The Chair of the College of Paramedics has said the idea of delaying ambulances and increasing patient wait times by a few minutes has "some merit" if it means patients get better treatment overall.

Andrew Newton told ITV News that the proposals that were leaked today could be beneficial "if it means that the triage process can actually find out what is wrong with the patient."

ITV News Reporter Lewis Vaughan Jones reports on the leaked proposals to lengthen ambulance waiting times:

Ambulance service say lengthening wait times idea 'safe'

The Association of Ambulance Chief Executives (Aace) has said proposals to raise ambulance waiting times by as much as 11 minutes for non-critical patients would still ensure the safety of patients.

A statement released by the Aace said: "We firmly believe that our proposals are safe and deliver benefits both for patients and for staff who have been concerned for some time that we continue to try and reach many patients in eight minutes when it is not clinically required."

Ambulances waiting to be called out to treat patients Credit: Peter Byrne/PA Wire

A leaked NHS document revealed today that target times for ambulances to reach patients who were "serious but not the most life-threatening" could double from eight to 19 minutes after May's general election but the Aace stated tonight that there were "only proposals".

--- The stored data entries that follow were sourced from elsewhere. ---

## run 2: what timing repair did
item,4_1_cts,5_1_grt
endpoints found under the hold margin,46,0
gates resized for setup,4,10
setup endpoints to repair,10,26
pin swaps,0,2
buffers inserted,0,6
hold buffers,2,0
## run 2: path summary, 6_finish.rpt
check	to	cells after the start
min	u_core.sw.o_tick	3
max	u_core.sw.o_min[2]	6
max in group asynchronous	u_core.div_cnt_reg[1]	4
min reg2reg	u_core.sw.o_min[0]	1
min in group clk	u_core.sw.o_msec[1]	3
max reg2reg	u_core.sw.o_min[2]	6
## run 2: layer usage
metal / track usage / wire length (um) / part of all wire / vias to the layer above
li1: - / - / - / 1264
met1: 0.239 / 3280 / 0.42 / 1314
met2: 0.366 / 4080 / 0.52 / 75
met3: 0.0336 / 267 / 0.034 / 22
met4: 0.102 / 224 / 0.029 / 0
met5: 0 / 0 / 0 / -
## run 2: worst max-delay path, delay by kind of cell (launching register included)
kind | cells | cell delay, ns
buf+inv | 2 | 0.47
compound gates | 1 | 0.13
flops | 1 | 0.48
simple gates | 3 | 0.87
[src/rtl/fp32_row_max_sub.sv]
// Row max-subtract stage ahead of the FP32 exp unit: buffers one score row, tracks its
// maximum, then streams x[i] - max through a shared multi-cycle FP32 adder.
module fp_adder_driver_ba #(
    parameter int LAT = 2
) (
    input  logic        clk,
    input  logic        rst,
    input  logic        start,
    input  logic [31:0] a,
    input  logic [31:0] b,
    output logic        busy,
    output logic        done,
    output logic [31:0] z
);
    logic [31:0] a_p0, b_p0;
    logic [3:0]  cnt;

    // IEEE-754 binary32 add, round-to-nearest-even, subnormals supported.
    function automatic logic [31:0] fp_add(input logic [31:0] fa, input logic [31:0] fb);
        logic [31:0] x, y;
        logic [7:0]  ex, ey, d;
        logic [26:0] lg, sf, sm;
        logic [27:0] s;
        logic [9:0]  e;
        logic [24:0] m;
        logic        a_nan, b_nan, a_inf, b_inf;
        a_nan = (fa[30:23] == 8'hFF) && (fa[22:0] != 23'd0);
        b_nan = (fb[30:23] == 8'hFF) && (fb[22:0] != 23'd0);
        a_inf = (fa[30:23] == 8'hFF) && (fa[22:0] == 23'd0);
        b_inf = (fb[30:23] == 8'hFF) && (fb[22:0] == 23'd0);
        if (a_nan || b_nan || (a_inf && b_inf && (fa[31] != fb[31]))) return 32'h7FC0_0000;
        if (a_inf) return fa;
        if (b_inf) return fb;
        if (fa[30:0] >= fb[30:0]) begin x = fa; y = fb; end
        else                      begin x = fb; y = fa; end
        ex = (x[30:23] == 8'd0) ? 8'd1 : x[30:23];
        ey = (y[30:23] == 8'd0) ? 8'd1 : y[30:23];
        lg = {x[30:23] != 8'd0, x[22:0], 3'b000};
        sf = {y[30:23] != 8'd0, y[22:0], 3'b000};
        d  = ex - ey;
        if (d >= 8'd27) sm = {26'd0, |sf};
        else            sm = (sf >> d) | {26'd0, |(sf & ((27'd1 << d) - 27'd1))};
        s = (x[31] == y[31]) ? ({1'b0, lg} + {1'b0, sm}) : ({1'b0, lg} - {1'b0, sm});
        // Exact cancellation gives +0 unless both operands were -0.
        if (s == 28'd0) return {x[31] & y[31], 31'd0};
        e = {2'b00, ex};
        if (s[27]) begin
            s = {1'b0, s[27:2], s[1] | s[0]};
            e = e + 10'd1;
        end else begin
            for (int i = 0; i < 26; i++) begin
                if (!s[26] && (e > 10'd1)) begin
                    s = s << 1;
                    e = e - 10'd1;
                end
            end
        end
        m = {1'b0, s[26:3]};
        if (s[2] && (s[1] | s[0] | s[3])) m = m + 25'd1;
        if (m[24]) begin
            m = m >> 1;
            e = e + 10'd1;
        end
        if (e >= 10'd255) return {x[31], 8'hFF, 23'd0};
        return {x[31], m[23] ? e[7:0] : 8'h00, m[22:0]};
    endfunction

    always_ff @(posedge clk or posedge rst) begin
        if (rst) begin
            busy <= 1'b0;
            done <= 1'b0;
            cnt  <= 4'd0;
            a_p0 <= 32'd0;
            b_p0 <= 32'd0;
            z    <= 32'd0;
        end else begin
            done <= 1'b0;
            if (!busy) begin
                if (start) begin
                    busy <= 1'b1;
                    cnt  <= 4'd0;
                    a_p0 <= a;
                    b_p0 <= b;
                end
            end else if (cnt == 4'(LAT - 1)) begin
                busy <= 1'b0;
                done <= 1'b1;
                z    <= fp_add(a_p0, b_p0);
            end else begin
                cnt <= cnt + 4'd1;
            end
        end
    end
endmodule
===== config.mk =====
export PLATFORM = sky130hd
export DESIGN_NAME = data_table_arb_flat
export DESIGN_NICKNAME = d
export VERILOG_FILES = /design/src/rtl/data_table_arb.sv /design/src/rtl/data_table_arb_if.sv /design/src/flat_wrapper.sv
export SDC_FILE = /design/constraint.sdc
export NUM_CORES = 1
export LEC_CHECK = 0
export ABC_AREA = 1
export BUFFER_PORTS_ARGS = -buffer_cell sky130_fd_sc_hd__buf_2
export CAP_MARGIN = 20
export CORE_MARGIN = 2
export CORE_UTILIZATION = 47
export CTS_CLUSTER_SIZE = 8
export DETAILED_ROUTE_END_ITERATION = 10
export GPL_TIMING_DRIVEN = 0
export PLACE_DENSITY = 0.9
export REMOVE_ABC_BUFFERS = 1
export SLEW_MARGIN = 20
export SYNTH_ARGS = -nofsm -noshare
export SYNTH_HDL_FRONTEND = slang
export SYNTH_SLANG_ARGS = --single-unit

===== constraint.sdc =====
create_clock -name clk_i -period 3.01 [get_ports clk_i]
set_input_delay 0.903 -clock clk_i [delete_from_list [all_inputs] [get_ports clk_i]]
set_output_delay 0.903 -clock clk_i [all_outputs]
set_load 0.02 [all_outputs]

===== src/rtl/data_table_arb.sv =====
// Independent round-robin read/write arbiters for a shared data table; combinational grant, table access next cycle.
// Read data returns RD_LATENCY+2 cycles after grant with a one-hot owner tag; requesters hold req until granted.
package hash_table;
   localparam int TABLE_ADDR_WIDTH = 8;
   typedef logic [15:0] ram_data_t;
endpackage

module data_table_arb #(
   parameter int DIR_CNT    = 4,
   parameter int RD_LATENCY = 2,
   parameter int A_WIDTH    = hash_table::TABLE_ADDR_WIDTH,
   parameter int D_WIDTH    = $bits(hash_table::ram_data_t)
) (
   input  logic            clk_i,
   input  logic            rst_i,
   data_table_arb_if.slave bus
);
   localparam int PW = $clog2(DIR_CNT);
   localparam int PD = RD_LATENCY + 1;

   // Returns {found, index}; the nearest requester after 'last' wins because the scan runs farthest-first.
   function automatic logic [PW:0] rr_pick(input logic [DIR_CNT-1:0] req, input logic [PW-1:0] last);
      logic [PW:0]   pick;
      logic [PW-1:0] idx;
      pick = '0;
      for (int i = DIR_CNT; i >= 1; i--) begin
         idx = PW'((int'(last) + i) % DIR_CNT);
         if (req[idx]) pick = {1'b1, idx};
      end
      return pick;
   endfunction

   logic [PW-1:0]      rd_ptr, wr_ptr;
   logic [PW:0]        rd_pick, wr_pick;
   logic               rd_go, wr_go;
   logic [PW-1:0]      rd_sel, wr_sel;
   logic [A_WIDTH-1:0] tbl_rd_addr, tbl_wr_addr;
   logic [D_WIDTH-1:0] tbl_wr_data, rd_data;
   logic               tbl_rd_en, tbl_wr_en;
   logic [DIR_CNT-1:0] rd_val;
   logic [PD-1:0]      pipe_vld;
   logic [PW-1:0]      pipe_idx [PD];

   assign rd_pick = rr_pick(bus.rd_req_i, rd_ptr);
   assign wr_pick = rr_pick(bus.wr_req_i, wr_ptr);
   // Grants are suppressed while reset is held so requesters never see a phantom acceptance.
   assign rd_go   = rst_i & rd_pick[PW];
   assign wr_go   = rst_i & wr_pick[PW];
   assign rd_sel  = rd_pick[PW-1:0];
   assign wr_sel  = wr_pick[PW-1:0];

   assign bus.rd_gnt_o      = rd_go ? (DIR_CNT'(1) << rd_sel) : '0;
   assign bus.wr_gnt_o      = wr_go ? (DIR_CNT'(1) << wr_sel) : '0;
   assign bus.tbl_rd_addr_o = tbl_rd_addr;
   assign bus.tbl_rd_en_o   = tbl_rd_en;
   assign bus.tbl_wr_addr_o = tbl_wr_addr;
   assign bus.tbl_wr_data_o = tbl_wr_data;
   assign bus.tbl_wr_en_o   = tbl_wr_en;
   assign bus.rd_data_o     = rd_data;
   assign bus.rd_data_val_o = rd_val;

   always_ff @(posedge clk_i or negedge rst_i) begin
      if (!rst_i) begin
         rd_ptr      <= PW'(DIR_CNT - 1);
         wr_ptr      <= PW'(DIR_CNT - 1);
         tbl_rd_addr <= '0;
         tbl_rd_en   <= 1'b0;
         tbl_wr_addr <= '0;
         tbl_wr_data <= '0;
         tbl_wr_en   <= 1'b0;
         rd_data     <= '0;
         rd_val      <= '0;
         pipe_vld    <= '0;
         for (int k = 0; k < PD; k++) pipe_idx[k] <= '0;
      end else begin
         tbl_rd_en <= rd_go;
         tbl_wr_en <= wr_go;
         if (rd_go) begin
            rd_ptr      <= rd_sel;
            tbl_rd_addr <= bus.rd_addr_i[rd_sel*A_WIDTH +: A_WIDTH];
         end
         if (wr_go) begin
            wr_ptr      <= wr_sel;
            tbl_wr_addr <= bus.wr_addr_i[wr_sel*A_WIDTH +: A_WIDTH];
            tbl_wr_data <= bus.wr_data_i[wr_sel*D_WIDTH +: D_WIDTH];
         end
         // Last stage lines up with tbl_rd_data_i of the read issued RD_LATENCY cycles earlier.
         pipe_vld    <= {pipe_vld[PD-2:0], rd_go};
         pipe_idx[0] <= rd_sel;
         for (int k = 1; k < PD; k++) pipe_idx[k] <= pipe_idx[k-1];
         rd_val <= pipe_vld[PD-1] ? (DIR_CNT'(1) << pipe_idx[PD-1]) : '0;
         if (pipe_vld[PD-1]) rd_data <= bus.tbl_rd_data_i;
      end
   end
endmodule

Explaining that more cases would be bumped up to the "most serious category" if proposals for lengthening wait times for the "serious but not the most life-threatening" category went through, the Aacce added: "They will not be formally approved until NHS England and the Secretary of State are convinced, as we are, that they are clinically safe and that they offer better care for our patients."

Union slams 'ridiculous' ambulance proposals

The trade union that represents ambulance staff has dismissed proposals to increase target times for ambulance.

Tony Hughes, the GMB regional officer for the ambulance service in London and East of England, said:

These proposals are ridiculous. They will only serve to bring worse outcomes for patients. The proposals are clearly motivated to the run-up to the general election so that the Tories can show that the ambulance services are meeting their targets which is so far from the truth.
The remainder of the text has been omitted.